+++ This bug was initially created as a clone of Bug #1119894 +++
Description of problem:
I am running glusterfs 3.4.2 on linux kernel version 126.96.36.199 on two x86_64 board with 16 GB of RAM each. I have several gluster file-systems (close to 10)in twin-replicated mode containing around 4 GB of data aggregate.
Sometimes, following reboot of boards, I observe that glustershd memory % in top output increases above 50% (over 8 GB) causing problems when trying to run other key processes.
Version-Release number of selected component (if applicable):
linux kernel 188.8.131.52
Intermittent. Our systems reboot very frequently and during testing we often format our disks to clean out the bricks and then add them back. So, there is quite a lot of 'uncontrolled' self heal going on on our systems.
Steps to Reproduce:
1. Remove all the bricks on one of the serves from all replicated volumes.
2. Erase the logical volumes that comprise these brcks.
3. Re-create the bricks and add them back to the replicated volumes causing massive heal of data.
Sometimes, maybe around once in 20-30 times glustershd memory usage exceeds 50% (8 GB) causing other applications to fail spawn/terminate abruptly. Work around is to kill glustershd, and then restart /etc/init.d/glusterd to get the former to spawn back.
We would expect the memory usage to fall within a reasonable ceiling, say, 20%?
Please note that this bug is specifically for high memory consumption by the glusterfs self-heal daemon. I am aware that several other bugs exist in bugzilla catering to generic high memory consumption by glusterfs daemons, or maybe specific ones such as those pertaining to gfs nfs.
--- Additional comment from Pranith Kumar K on 2014-07-16 03:11:16 EDT ---
I took the statedump and found that the process is leaking 'path' from circular buffers it uses to remember the last 1024 entries that healed/failed/split-brain.
http://review.gluster.org/4790 has the fix which enables the data structure to give a cleanup function for freeing the data structure.
--- Additional comment from Pranith Kumar K on 2014-07-16 05:55:16 EDT ---
Found one more 'dict' leak in metadata self-heal.
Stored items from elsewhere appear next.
From an optimization exercise on the open Yosys and OpenROAD flow, aimed at small area, a short achievable clock period and few clock cycles per item; shortcuts taken in it are not production practice.
At most, simulation tests tie the RTL to the original design; equivalence was not proved.

the previous run:
Design main, start of the top module:
module main (
    input wire [15:0] v, x,
    input wire clk, reset, start,
    output wire done,
    output wire [15:0] final_result
);
Size in the first run: roughly 12000 um2 of cells after synthesis.
==> module main, before the edit <==
module main (
    input wire [15:0] v, x,
    input wire clk, reset, start,
    output wire done,
    output wire [15:0] final_result
);
    reg [5:0] p;
    reg done_r;
    reg [14:0] X2;
    reg [13:0] T;
    reg [15:0] F;
    wire [9:0] u1;
    pre85 p85 (.X2(X2), .u1(u1));
    wire [8:0] a23;
    pre2 p23 (.T(T), .s(p[2]), .q(a23));
    wire [8:0] t9 = T[8:0];
    wire k1 = (t9 != 9'd0), k2 = (t9 >= 9'd90), k3 = (t9 >= 9'd179);
    wire k4 = (t9 >= 9'd268), k5 = (t9 >= 9'd357), k6 = (t9 >= 9'd446);
    wire [2:0] a4 = {k4, (k2 & ~k4) | k6, (k1 & ~k2) | (k3 & ~k4) | (k5 & ~k6)};
    wire [13:0] ra = p[1] ? 14'd2048 : F[13:0];
    wire [13:0] rb = p[1] ? {1'b1, ~X2[14:1]} : T;
    wire [14:0] rc;
    wire [13:0] acc_n;
    assign rc[0] = p[1] & ~X2[0];
    genvar i;
    generate
        for (i = 0; i < 14; i = i + 1) begin : rip
            assign acc_n[i] = ra[i] ^ rb[i] ^ rc[i];
            assign rc[i+1] = (ra[i] & rb[i]) | (ra[i] & rc[i]) | (rb[i] & rc[i]);
        end
    endgenerate
    wire [13:0] accf = F[13:0] + T;
    wire [13:0] A = ({14{p[0]}} & x[13:0]) | ({14{p[1]}} & {4'b0, u1}) |
                    ({14{p[2] | p[3]}} & {5'b0, a23}) | ({14{p[4]}} & {11'b0, a4}) |
                    ({14{p[5]}} & accf);
    wire [15:0] B = ({16{p[0]}} & {{2{x[13]}}, x[13:0]}) | ({16{p[5]}} & v) |
                    ({16{~p[0] & ~p[5]}} & {1'b0, X2});
    wire [15:0] P;
    bmul mul (.a(A), .b(B), .neg(p[2] | p[4]), .p(P));
    always @(posedge clk) begin
        if (reset) begin
            p <= 6'b000001;
            done_r <= 1'b0;
        end else begin
            if (p[0]) begin
                if (start) begin p <= 6'b000010; done_r <= 1'b0; end
            end else begin
                p <= {p[4:0], p[5]};
                if (p[5]) done_r <= 1'b1;
            end
        end
    end
    always @(posedge clk) begin
        if (p[0]) X2 <= P[14:0];
        T <= P[13:0];
        if (p[5]) F <= P;
        else if (!p[0]) F[13:0] <= acc_n;
    end
    assign done = done_r;
    assign final_result = F;
endmodule
==> flow/config.mk <==
export PLATFORM = sky130hd
export DESIGN_NAME = main
export DESIGN_NICKNAME = main
export VERILOG_FILES = /design/flow/design.v
export SDC_FILE = /design/flow/constraint.sdc
export NUM_CORES = 4
export LEC_CHECK = 0
export ABC_AREA = 1
export CAP_MARGIN = 20
export CORE_MARGIN = 2
export CORE_UTILIZATION = 40
export SETUP_SLACK_MARGIN = 4.0
export SLEW_MARGIN = 20
==> flow/constraint.sdc <==
create_clock -name core_clock -period 13.0 [get_ports {clk}]
set_input_delay 2.6000 -clock core_clock [delete_from_list [all_inputs] [get_ports {clk}]]
set_output_delay 2.6000 -clock core_clock [all_outputs]
set_load 0.01 [all_outputs]
standard.sh (not shown) runs the stock make flow with config.mk's settings and CLKGATE_MAP_FILE= SYNTH_SCRIPT=/design/flow/synth_recipe.tcl, a recipe that flattens the netlist after the stock synthesis.
==> flow/flow/run.sh <==
#!/bin/bash
# The standard layout (standard.sh) with two changes:
#  - the ports get plain buf_2 buffers instead of the delay cells buffer_ports
#    picks by default (every port still gets its buffer);
#  - after the standard synthesis, flow/polopt.py chooses the polarity of each
#    full-adder cell (a full adder is self-dual) so that fewer inverters are
#    needed between adder cells, and rebuilds a half adder from plain gates
#    (xnor2, nand2) where its outputs are wanted inverted. Registers and their
#    names are untouched.
# Each tool's output goes to its own log file in this folder.
set -euo pipefail
export BUFFER_PORTS_ARGS="-buffer_cell sky130_fd_sc_hd__buf_2"
RES="$PWD/orfs/results/sky130hd/main/base"
bash standard.sh "$RES/1_2_yosys.v" > synth.log 2>&1
python3 flow/polopt.py "$RES/1_2_yosys.v" "$RES/1_2_yosys_pol.v" > polopt.log 2>&1
mv "$RES/1_2_yosys_pol.v" "$RES/1_2_yosys.v"
bash standard.sh > standard_flow.log 2>&1
Other scripts of this flow, unchanged in this note and not shown: flow/flow/polopt.py
Testbench counts of the previous run, summed over its fixed seeds: cycles 14,400, items 2,400.
## Diff of input files: the current run against the previous run
==> flow/design.v, changed modules only <==
module main (
    input wire [15:0] v, x,
    input wire clk, reset, start,
    output wire done,
    output wire [15:0] final_result
);
    reg [5:0] p;
    reg done_r;
    reg [14:0] X2;
    reg [14:0] T;    
    reg [15:0] F;
    wire [9:0] u1;
    pre85 p85 (.X2(T), .u1(u1));    
    wire [8:0] a23;
    pre2 p23 (.T(T[13:0]), .s(p[2]), .q(a23));
    wire [8:0] t9 = T[8:0];
    wire k1 = (t9 != 9'd0), k2 = (t9 >= 9'd90), k3 = (t9 >= 9'd179);
    wire k4 = (t9 >= 9'd268), k5 = (t9 >= 9'd357), k6 = (t9 >= 9'd446);
    wire [2:0] a4 = {k4, (k2 & ~k4) | k6, (k1 & ~k2) | (k3 & ~k4) | (k5 & ~k6)};
    wire [13:0] ra = p[1] ? 14'd2048 : F[13:0];
    wire [13:0] rb = p[1] ? {1'b1, ~T[14:1]} : T[13:0];
    wire [14:0] rc;
    wire [13:0] acc_n;
    assign rc[0] = p[1] & ~T[0];
    genvar i;
    generate
        for (i = 0; i < 14; i = i + 1) begin : rip
            assign acc_n[i] = ra[i] ^ rb[i] ^ rc[i];
            assign rc[i+1] = (ra[i] & rb[i]) | (ra[i] & rc[i]) | (rb[i] & rc[i]);
        end
    endgenerate
    wire [13:0] accf = F[13:0] + T[13:0];
    wire [13:0] A = ({14{p[0]}} & x[13:0]) | ({14{p[1]}} & {4'b0, u1}) |
                    ({14{p[2] | p[3]}} & {5'b0, a23}) | ({14{p[4]}} & {11'b0, a4}) |
                    ({14{p[5]}} & accf);
    wire [15:0] B = ({16{p[0]}} & {{2{x[13]}}, x[13:0]}) | ({16{p[5]}} & v) |
                    ({16{~p[0] & ~p[5]}} & {1'b0, X2});
    wire [15:0] P;
    bmul mul (.a(A), .b(B), .neg(p[2] | p[4]), .p(P));
    always @(posedge clk) begin
        if (reset) begin
            p <= 6'b000001;
            done_r <= 1'b0;
        end else begin
            if (p[0]) begin
                if (start) begin p <= 6'b000010; done_r <= 1'b0; end
            end else begin
                p <= {p[4:0], p[5]};
                if (p[5]) done_r <= 1'b1;
            end
        end
    end
    always @(posedge clk) begin
        if (p[0]) X2 <= P[14:0];
        T <= P[14:0];
        if (p[5]) F <= P;
        else if (!p[0]) F[13:0] <= acc_n;
    end
    assign done = done_r;
    assign final_result = F;
endmodule
The current run | stages: all done | timing, DRC, antenna: all pass. The current run vs the previous run: hold slack up in the current run. Compared with the previous run, in the current run count of final hold-check violations comparable; count of plain and timing-repair buffers went down. Post-route fraction of the period consumed by the critical path: the current run > the previous run. A master of the slowest instance on the critical path of sky130_fd_sc_hd__dfxtp_1 is what the current run shows, while sky130_fd_sc_hd__fa_1 belongs to the previous run.
Function not checked in the current run: the RTL went through the layout flow alone.

static timing again, ports no longer ideal:
Ports are ideal in the flow. The routed layouts listed here were re-timed in OpenROAD. Step 1 (the two cells are an assumption about what drives the block):
set clk [get_ports {clk}]
set_driving_cell -lib_cell sky130_fd_sc_hd__clkbuf_16 $clk
set_driving_cell -lib_cell sky130_fd_sc_hd__buf_2 [delete_from_list [all_inputs] $clk]
Step 2 adds t to the input delays and takes it off the output delays; t is the mean of the earliest and latest rising clock arrival at the registers after step 1. Input paths then give back, and output paths get back, about the clock's delay inside the block. Slacks: ideal ports / drivers / drivers and shift; pairs: ideal ports / drivers.
run	shift t [ns]	setup slack, ns	clock arrival spread, ns
the previous run	0.337	4.580 / 4.596 / 4.259	0.009 / 0.008
the current run	0.342	4.543 / 4.543 / 4.360	0.014 / 0.014
After both steps every run listed still meets setup and hold. The setup slack of the previous run, which loses most, moves by +0.016 ns with the drivers and by -0.321 ns with both steps.
From an optimization exercise on the open Yosys and OpenROAD flow, aimed at small area; shortcuts taken in it are not production practice. In this exercise RTL edits were held to simulation tests only and were not proved equivalent to the original. No activity file was given, so power comes from the tool's default toggle rates.

Setup of main:
// apb_slave
module apb_slave (clk,
                  rst,
                  p_sel,
                  p_en,
                  p_write,
                  addr,
                  rdata,
                  wdata,
                  p_ready);
    input clk,rst,p_sel,p_write,p_en;
    input       [7:0]   addr;
    input       [31:0]  wdata;
    output reg  [31:0]  rdata;
    output reg          p_ready;
    wire acc = p_sel & p_en;
    wire wr  = acc & p_write;
    wire rd  = acc & ~p_write;
    reg [1:0] ph;
    always @(posedge clk or negedge rst) begin
        if (!rst) ph <= 2'd0;
        else      ph <= ph + 2'd1;
    end
    wire dir = wr & (addr[0] ^ ph[0]);
    wire dfr = wr & ~(addr[0] ^ ph[0]);
    reg        pv;            
    reg [7:0]  pa;            
    reg [31:0] pd;            
    always @(posedge clk or negedge rst) begin
        if (!rst) pv <= 1'b0;
        else      pv <= dfr;
    end
    always @(posedge clk) begin
        pa <= addr;
        pd <= wdata;
    end
    wire [31:0] x1 = wdata ^ {32{ph[1]}};
    wire [31:0] x2 = pd    ^ {32{ph[1]}};
    wire [127:0] dec_a = 128'd1 << addr[7:1];
    wire [127:0] dec_p = 128'd1 << pa[7:1];
    wire [127:0] e1 = dec_a & {128{dir}};
    wire [127:0] e2 = dec_p & {128{pv}} & ~e1;
    reg [1:0] cnt;
    always @(posedge clk or negedge rst) begin
        if (!rst)         cnt <= 2'd0;
        else if (!cnt[1]) cnt <= cnt + 2'd1;
    end
    wire [127:0] h  = ~(e1 | e2) & {128{cnt[1]}};
    wire ina = ~(addr[0] ^ ph[0]);      
    wire [255:0] nsel;
    wire [255:0] cq [0:31];
    genvar r, b;
    generate
  ...
Size: roughly 19000 cells after synthesis, about 8300 flip-flops, about 78 I/O pins, about 250000 um2 of cells after synthesis.
Settings: LEC_CHECK=0, CAP_MARGIN=35, CORE_MARGIN=2, CORE_UTILIZATION=55, CTS_CLUSTER_DIAMETER=100, CTS_CLUSTER_SIZE=24, MAX_ROUTING_LAYER=met5, SLEW_MARGIN=35, SYNTH_HIERARCHICAL=1; clock period 12.0 ns.
run.sh (not shown) runs the stock make flow with config.mk's settings and CLKGATE_MAP_FILE= SYNTH_SCRIPT=/design/flow/synth_recipe.tcl, a recipe that flattens the netlist after the stock synthesis.
[inputs] the feature branch vs main
- changing CTS_CLUSTER_SIZE from 24 to 26
[summary]
Diff main..the feature branch | fraction of final layout cells sized beyond drive strength 1 | negligible. Proportion of power drawn by combinational gates across main and the feature branch: no real change. Diff main -> the feature branch: sequential power did not really move, total leakage power level.

---

Setup of v6:
apb_slave again, from the RTL that the note above started with.
// apb_slave
module apb_slave (clk,
                  rst,
                  p_sel,
                  p_en,
                  p_write,
                  addr,
                  rdata,
                  wdata,
                  p_ready);
export LEC_CHECK = 0
export CAP_MARGIN = 20
export CORE_MARGIN = 2
export CORE_UTILIZATION = 55
export CTS_CLUSTER_DIAMETER = 100
export CTS_CLUSTER_SIZE = 26
export MAX_ROUTING_LAYER = met5
export SLEW_MARGIN = 30
export SYNTH_HIERARCHICAL = 1
create_clock -name core_clock -period 12.0 [get_ports {clk}]
v6 closes out successfully: all stages finished, all timing, DRC and antenna checks passed.
## Diff of input files: v7 against v6
# v6
export LEC_CHECK = 0
export CAP_MARGIN = 20
export CORE_MARGIN = 2
export CORE_UTILIZATION = 55
export CTS_CLUSTER_DIAMETER = 100
export CTS_CLUSTER_SIZE = 26
export MAX_ROUTING_LAYER = met5
export SLEW_MARGIN = 30
export SYNTH_HIERARCHICAL = 1
create_clock -name core_clock -period 12.0 [get_ports {clk}]
# v7
export LEC_CHECK = 0
export CAP_MARGIN = 30
export CORE_MARGIN = 2
export CORE_UTILIZATION = 55
export CTS_CLUSTER_DIAMETER = 100
export CTS_CLUSTER_SIZE = 26
export MAX_ROUTING_LAYER = met5
export SLEW_MARGIN = 30
export SYNTH_HIERARCHICAL = 1
create_clock -name core_clock -period 12.0 [get_ports {clk}]
Results
A endpoint of the most critical setup path of rdata[29] is what v7 shows, while rdata[16] belongs to v6. Summary: worst setup margin, v7 worse than v6. Power of v6 is on par with v7. Post-place instance area of v6 is on par with v7. v7 vs. v6: total negative setup slack closely matched the old numbers, final clock period utilization by the worst path increased by 0.89 points relative to the old numbers, area of combinational cells with multiple inputs closely matched the old numbers, H-tree depth closely matched the old numbers. As far as detailed placer's ending HPWL is concerned, v6 and v7 perform about the same.

port drivers added, routing unchanged:
How much do the figures lean on ideal ports? The routed layouts below were timed once more, with nothing changed but the port constraints.
Step 1 (the two cells are an assumption about what drives the block):
set clk [get_ports {clk}]
set_driving_cell -lib_cell sky130_fd_sc_hd__clkbuf_16 $clk
set_driving_cell -lib_cell sky130_fd_sc_hd__buf_2 [delete_from_list [all_inputs] $clk]
Step 2 times the ports against the registers' clock, not the clock port: input delays grow and output delays shrink by t, the midpoint of the rising clock arrivals with the driver on.
Slacks: no drivers / after step 1 / after step 2; pairs: no drivers / after step 1.
run	t, ns	slack for setup (ns)	slew at the worst register clock pin (ns)
main	1.188	3.261 / 3.366 / 2.178	0.11 / 0.11
the feature branch	1.179	3.423 / 3.528 / 2.349	0.12 / 0.12
v6	1.183	3.292 / 3.395 / 2.212	0.11 / 0.11
v7	1.179	3.186 / 3.290 / 2.111	0.11 / 0.11
After both steps setup and hold are still met in every run listed. For main, which loses most, drivers alone change the setup slack by +0.105 ns; drivers and shift together by -1.083 ns.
This leak is present even in 3.5.x. Will be cloning this bug. Thanks a lot Anirban for raising the issue.
--- Additional comment from Pranith Kumar K on 2014-07-16 06:34:57 EDT ---
'dict' leak I mentioned above only exists in 3.5.x it seems. So the only leak in 3.4.2 is the one mentioned in comment-1
REVIEW: http://review.gluster.org/8316 (cluster/afr: Fix leaks in self-heal code path) posted (#1) for review on release-3.5 by Pranith Kumar Karampuri (pkarampu)
COMMIT: http://review.gluster.org/8316 committed in release-3.5 by Niels de Vos (ndevos)
Author: Pranith Kumar K <pkarampu>
Date: Wed Jul 16 15:03:19 2014 +0530
cluster/afr: Fix leaks in self-heal code path
Signed-off-by: Pranith Kumar K <pkarampu>
Tested-by: Gluster Build System <jenkins.com>
Reviewed-by: Krishnan Parthasarathi <kparthas>
Reviewed-by: Ravishankar N <ravishankar>
Reviewed-by: Niels de Vos <ndevos>
The first (and last?) Beta for GlusterFS 3.5.2 has been released . Please verify if the release solves this bug report for you. In case the glusterfs-3.5.2beta1 release does not have a resolution for this issue, leave a comment in this bug and move the status to ASSIGNED. If this release fixes the problem for you, leave a note and change the status to VERIFIED.
Packages for several distributions should become available in the near future. Keep an eye on the Gluster Users mailinglist  and the update (possibly an "updates-testing" repository) infrastructure for your distribution.
This bug is getting closed because a release has been made available that should address the reported issue. In case the problem is still not fixed with glusterfs-3.5.2, please reopen this bug report.
glusterfs-3.5.2 has been announced on the Gluster Users mailinglist , packages for several distributions should become available in the near future. Keep an eye on the Gluster Users mailinglist  and the update infrastructure for your distribution.